General
- Category: Nesosilicate
- Formula: Ba_{2-x}(V^{3+}OH)_{x}V_{9}(Fe^{3+}, Fe^{2+})_{2}Si_{2}O_{22}
- IMA symbol: Gwd
- Strunz classification: 9.AH.55
- Crystal system: Trigonal
- Crystal class: 3m (3/2m) - Hexagonal Scalenohedral (same H-M symbol)
- Space group: P3m1
- Unit cell: a = 5.750 Å, b = 5.750 Å c = 14.459 Å; α=90.00° β=90.00°, γ=120.00°

Identification
- Color: Black
- Crystal habit: Semi-Prismatic to Tabular Crystals
- Cleavage: Perfect on {001}
- Tenacity: Brittle
- Mohs scale hardness: 5
- Luster: Sub-Metallic, Dull
- Diaphaneity: Transparent
- Specific gravity: 4.81 (Calculated)
- Density: 4.81 g/cm^{3}

= Greenwoodite =

Mineral in British Columbia, Canada

Greenwoodite is the second mineral discovered in the Wigwam deposit of southeastern British Columbia, Canada. It is compositionally and structurally distinct, but compositionally related to zoltaiite, the first new mineral described from this locality. The name is in honor of Hugh J. Greenwood, retired professor and former head of the Geological Sciences Department at the University of British Columbia, Vancouver, British Columbia, Canada. Grain size, polyhedral grain boundaries, and the general lack of secondary mineralization indicate that greenwoodite is part of a prograde metamorphic assemblage.

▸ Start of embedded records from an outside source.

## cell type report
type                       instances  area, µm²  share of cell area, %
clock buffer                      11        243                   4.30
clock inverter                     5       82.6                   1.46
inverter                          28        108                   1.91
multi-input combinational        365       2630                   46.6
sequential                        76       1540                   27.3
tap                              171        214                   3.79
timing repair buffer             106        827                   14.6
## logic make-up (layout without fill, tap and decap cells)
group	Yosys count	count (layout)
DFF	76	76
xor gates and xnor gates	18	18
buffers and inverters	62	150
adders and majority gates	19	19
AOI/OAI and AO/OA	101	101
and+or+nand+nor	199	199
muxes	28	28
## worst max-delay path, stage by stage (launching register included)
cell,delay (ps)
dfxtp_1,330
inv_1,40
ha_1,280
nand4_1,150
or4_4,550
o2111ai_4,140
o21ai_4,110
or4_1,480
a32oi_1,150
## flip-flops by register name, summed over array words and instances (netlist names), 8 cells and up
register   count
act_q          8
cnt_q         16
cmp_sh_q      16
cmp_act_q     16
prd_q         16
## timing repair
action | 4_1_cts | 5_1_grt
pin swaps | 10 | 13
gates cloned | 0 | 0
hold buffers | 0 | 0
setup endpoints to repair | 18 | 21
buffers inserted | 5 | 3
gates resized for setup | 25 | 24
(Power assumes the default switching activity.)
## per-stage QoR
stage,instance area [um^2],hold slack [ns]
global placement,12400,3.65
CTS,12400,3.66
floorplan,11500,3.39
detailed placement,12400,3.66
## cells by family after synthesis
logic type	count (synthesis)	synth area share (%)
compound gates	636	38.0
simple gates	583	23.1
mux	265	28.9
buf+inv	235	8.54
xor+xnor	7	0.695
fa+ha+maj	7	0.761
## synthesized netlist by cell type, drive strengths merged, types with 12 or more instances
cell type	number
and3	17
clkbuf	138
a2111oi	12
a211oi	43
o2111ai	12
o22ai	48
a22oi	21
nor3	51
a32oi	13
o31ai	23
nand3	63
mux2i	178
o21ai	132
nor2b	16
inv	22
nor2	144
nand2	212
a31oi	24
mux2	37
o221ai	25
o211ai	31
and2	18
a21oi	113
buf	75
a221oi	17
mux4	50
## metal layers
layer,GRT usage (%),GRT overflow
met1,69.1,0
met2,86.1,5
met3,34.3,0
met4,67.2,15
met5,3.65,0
**src/rtl/sbg_pkg.sv**
```systemverilog
package sbg_pkg;
  localparam int unsigned ADDR_W = 3;

  typedef enum logic [1:0] {
    REG_EN   = 2'd0,
    REG_CFG  = 2'd1,
    REG_MASK = 2'd2,
    REG_NONE = 2'd3
  } sbg_reg_e;

  typedef struct packed {
    logic     ok;        // accepted access
    logic     refused;   // secure alias hit without attribute
    logic     filtered;  // non-secure alias in secured mode
    sbg_reg_e sel;
  } sbg_acc_t;
endpackage

```
**src/rtl/sbg_decode.sv**
```systemverilog
module sbg_decode
  import sbg_pkg::*;
(
  input  logic              req_i,
  input  logic              open_i,
  input  logic              sec_i,
  input  logic [ADDR_W-1:0] addr_i,
  output sbg_acc_t          acc_o
);
  logic ns_alias;

  always_comb begin
    ns_alias         = addr_i[ADDR_W-1];
    acc_o.sel        = sbg_reg_e'(addr_i[1:0]);
    acc_o.refused    = req_i && !open_i && !ns_alias && !sec_i;
    acc_o.filtered   = !open_i && ns_alias;
    acc_o.ok         = req_i && !acc_o.refused;
  end
endmodule

```
**src/rtl/sbg_regfile.sv**
```systemverilog
module sbg_regfile #(
  parameter int unsigned N_RES = 8
) (
  input  logic             clk_i,
  input  logic             rst_ni,
  input  logic             wr_en_i,
  input  logic             wr_cfg_i,
  input  logic             wr_mask_i,
  input  logic [N_RES-1:0] wmask_i,
  input  logic [N_RES-1:0] wdata_i,
  output logic [N_RES-1:0] en_q_o,
  output logic [N_RES-1:0] cfg_q_o,
  output logic [N_RES-1:0] ns_q_o
);
  for (genvar g = 0; g < N_RES; g++) begin : g_res
    always_ff @(posedge clk_i or negedge rst_ni) begin
      if (!rst_ni) begin
        en_q_o[g]  <= 1'b0;
        cfg_q_o[g] <= 1'b0;
        ns_q_o[g]  <= 1'b0;
      end else begin
        if (wr_en_i && wmask_i[g])  en_q_o[g]  <= wdata_i[g];
        if (wr_cfg_i && wmask_i[g]) cfg_q_o[g] <= wdata_i[g];
        if (wr_mask_i)              ns_q_o[g]  <= wdata_i[g];
      end
    end
  end

  // bits outside the write mask keep their value
  a_r4_masked_hold: assert property (@(posedge clk_i) disable iff (!rst_ni)
    (wr_en_i || wr_cfg_i) |=>
      (((en_q_o ^ $past(en_q_o)) | (cfg_q_o ^ $past(cfg_q_o))) & ~$past(wmask_i)) == '0);

  a_r4_no_write_stable: assert property (@(posedge clk_i) disable iff (!rst_ni)
    !(wr_en_i || wr_cfg_i || wr_mask_i) |=>
      $stable(en_q_o) && $stable(cfg_q_o) && $stable(ns_q_o));
endmodule

```
**src/rtl/sec_bank_gate.sv**
```systemverilog
module sec_bank_gate
  import sbg_pkg::*;
#(
  parameter int unsigned N_RES = 8
) (
  input  logic              clk_i,
  input  logic              rst_ni,
  input  logic              open_i,
  input  logic              req_i,
  input  logic              we_i,
  input  logic              sec_i,
  input  logic [ADDR_W-1:0] addr_i,
  input  logic [N_RES-1:0]  wdata_i,
  output logic [N_RES-1:0]  rdata_o,
  output logic              viol_o,
  output logic [N_RES-1:0]  res_en_o,
  output logic [N_RES-1:0]  res_cfg_o,
  output logic [N_RES-1:0]  res_ns_o
);
  sbg_acc_t         acc;
  logic             wr, wr_en, wr_cfg, wr_mask;
  logic [N_RES-1:0] wmask, raw, rdata_d;

  sbg_decode i_decode (
    .req_i  (req_i),
    .open_i (open_i),
    .sec_i  (sec_i),
    .addr_i (addr_i),
    .acc_o  (acc)
  );

  always_comb begin
    wr      = acc.ok && we_i;
    wr_en   = wr && (acc.sel == REG_EN);
    wr_cfg  = wr && (acc.sel == REG_CFG);
    wr_mask = wr && (acc.sel == REG_MASK) && !acc.filtered;
    wmask   = acc.filtered ? res_ns_o : '1;
  end

  sbg_regfile #(.N_RES(N_RES)) i_regfile (
    .clk_i     (clk_i),
    .rst_ni    (rst_ni),
    .wr_en_i   (wr_en),
    .wr_cfg_i  (wr_cfg),
    .wr_mask_i (wr_mask),
    .wmask_i   (wmask),
    .wdata_i   (wdata_i),
    .en_q_o    (res_en_o),
    .cfg_q_o   (res_cfg_o),
    .ns_q_o    (res_ns_o)
  );

  always_comb begin
    unique case (acc.sel)
      REG_EN:   raw = res_en_o;
      REG_CFG:  raw = res_cfg_o;
      REG_MASK: raw = res_ns_o;
      default:  raw = '0;
    endcase
    if (acc.filtered && acc.sel != REG_MASK) raw = raw & res_ns_o;
    rdata_d = (acc.ok && !we_i) ? raw : '0;
  end

  always_ff @(posedge clk_i or negedge rst_ni) begin
    if (!rst_ni) begin
      rdata_o <= '0;
      viol_o  <= 1'b0;
    end else begin
      rdata_o <= rdata_d;
      viol_o  <= acc.refused;
    end
  end

  a_r3_viol_zero_data: assert property (@(posedge clk_i) disable iff (!rst_ni)
    viol_o |-> rdata_o == '0);

  a_r3_refused_no_change: assert property (@(posedge clk_i) disable iff (!rst_ni)
    acc.refused |=> $stable(res_en_o) && $stable(res_cfg_o) && $stable(res_ns_o));

  a_r5_ns_mask_locked: assert property (@(posedge clk_i) disable iff (!rst_ni)
    (req_i && acc.filtered) |=> $stable(res_ns_o));

  a_r6_open_no_viol: assert property (@(posedge clk_i) disable iff (!rst_ni)
    open_i |-> !viol_o);

  a_r8_idle_rdata_zero: assert property (@(posedge clk_i) disable iff (!rst_ni)
    !req_i |=> rdata_o == '0);
endmodule

```
`config.mk`:
```
export PLATFORM = sky130hd
export DESIGN_NAME = mfm_write_enc
export DESIGN_NICKNAME = d
export VERILOG_FILES = /design/src/rtl/mfm_enc_pkg.sv /design/src/rtl/mfm_byte_feed.sv /design/src/rtl/mfm_cell_rule.sv /design/src/rtl/mfm_pulse_gen.sv /design/src/rtl/mfm_write_enc.sv
export SDC_FILE = /design/constraint.sdc
export NUM_CORES = 1
export LEC_CHECK = 0
export BUFFER_PORTS_ARGS = -buffer_cell sky130_fd_sc_hd__buf_4
export CORE_MARGIN = 8
export CORE_UTILIZATION = 45
export DETAILED_ROUTE_END_ITERATION = 16
export PLACE_DENSITY = 0.69
export SLEW_MARGIN = 0
export SYNTH_ARGS = -nofsm -noshare
export SYNTH_HDL_FRONTEND = slang
export SYNTH_SLANG_ARGS = --single-unit
```
`constraint.sdc`:
```
create_clock -name clk -period 2.3 [get_ports clk]
set_input_delay 0.115 -clock clk [delete_from_list [all_inputs] [get_ports clk]]
set_output_delay 0.115 -clock clk [all_outputs]
set_load 0.05 [all_outputs]
```
### src/rtl/dacfe_pkg.sv
package dacfe_pkg;
  // Strobes from control to datapath, one clock cycle each
  typedef struct packed {
    logic commit;    // write a staging part this cycle
    logic chanIdx;   // 0 = channel A, 1 = channel B
    logic highPart;  // 1 = upper bits of the staging register
    logic update;    // synchronised transfer strobe active
  } dacCtrl_t;
endpackage

### src/rtl/dacfe_sync.sv
module dacfe_sync #(
  parameter int W = 1,
  parameter int STAGES = 2,
  parameter logic [W-1:0] RST_VAL = '0
) (
  input  logic         clk,
  input  logic         rstN,
  input  logic [W-1:0] d,
  output logic [W-1:0] q
);
  logic [W-1:0] stage [STAGES];

  always_ff @(posedge clk or negedge rstN) begin
    if (!rstN) stage[0] <= RST_VAL;
    else       stage[0] <= d;
  end

  for (genvar i = 1; i < STAGES; i++) begin : g_stage
    always_ff @(posedge clk or negedge rstN) begin
      if (!rstN) stage[i] <= RST_VAL;
      else       stage[i] <= stage[i-1];
    end
  end

  assign q = stage[STAGES-1];
endmodule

The ideal chemical formula for greenwoodite is Ba_{2-x}(V^{3+}OH)_{x}V_{9}(Fe^{3+}, Fe^{2+})_{2}Si_{2}O_{22}.

==Occurrence==
Greenwoodite is part of the prograde assemblage in a greenschist facies metamorphosed Mississippi-Valley type base-metal deposit. Greenwoodite is found as part of a suite of three minerals: greenwoodite, zoltaiite, and batisivite. All three minerals are found together in the Wigwam Deposit of British Columbia. All three of these minerals occur as trace phases within an assemblage of quartz, celsian, apatite, sphalerite, pyrrhotite, galena, and pyrite. Greenwoodite occurs as small, disseminated semi-prismatic to tabular grains. Irregular grains intergrown with other phases are common as well. Grains of greenwoodite can range from areas of 800 microns to 20,000 microns. The grains of greenwoodite can be found isolated, but are generally found in groups of 2-10 closely-spaced groups.

==Properties==

=== Physical ===
Greenwoodite is a black and/or opaque mineral that has a sub-metallic/dull luster. On the Mohs Scale of Mineral Hardness, greenwoodite is a 5. Greenwoodite has one perfect plane of cleavage which is found on the {001} plane. The tenacity of Greenwoodite is brittle meaning it breaks or shatters very easily. The calculated density of greenwoodite is 4.81 g/cm^{3}.`

=== Optical ===
In reflected light, greenwoodite has a low reflectance (similar to that of sphalerite), gray color with a weak brownish tint, no internal reflections, and distinct bireflectance, pleochroism, and anisotropy with straight extinction relative to its cleavage direction.

=== Chemical ===
The empirical formula for greenwoodite is Ba_{0.60}(V^{3+}OH)_{0.40}(V^{3+}_{8.33}, Cr_{0.33}, Ti_{0.13}, Al_{0.13}, Mn^{3+}_{0.02})_{Σ9}(Fe^{3+}_{1.08}, Fe^{2+}_{0.60}, Zn_{0.22}, Al_{0.06}, Mg_{0.04})_{Σ2}(Si_{1.72}, Fe^{3+}_{0.28})_{Σ2}O_{22}

==== Composition ====

| Oxide | wt% |
|---|---|
| MgO | 0.12 |
| Al_{2}O_{3} | 0.91 |
| SiO_{2} | 8.63 |
| TiO_{2} | 1.05 |
| V_{2}O_{3} | 58.03 |
| Cr_{2}O_{3} | 1.42 |
| MnO | 0.11 |
| FeO | [3.72] |
| Fe_{2}O_{3} | [9.1] |
| ZnO | 1.52 |
| BaO | 15.13 |
| H_{2}O | [0.62] |
| Total | 100.36 |

==Structure==
Greenwoodite is part of the Trigonal System with a Space Group of P3̅m1. The unit cell dimensions are a = 5.750 Å, b = 5.750 Å c = 14.459 Å; α=90.00° β=90.00°, γ=120.00°. The calculated X-Ray Powder pattern is 2.925 (100), 2.875 (38), 2.469 (35), 1.438 (35), 2.354 (28), 2.212 (28), 1.669 (26).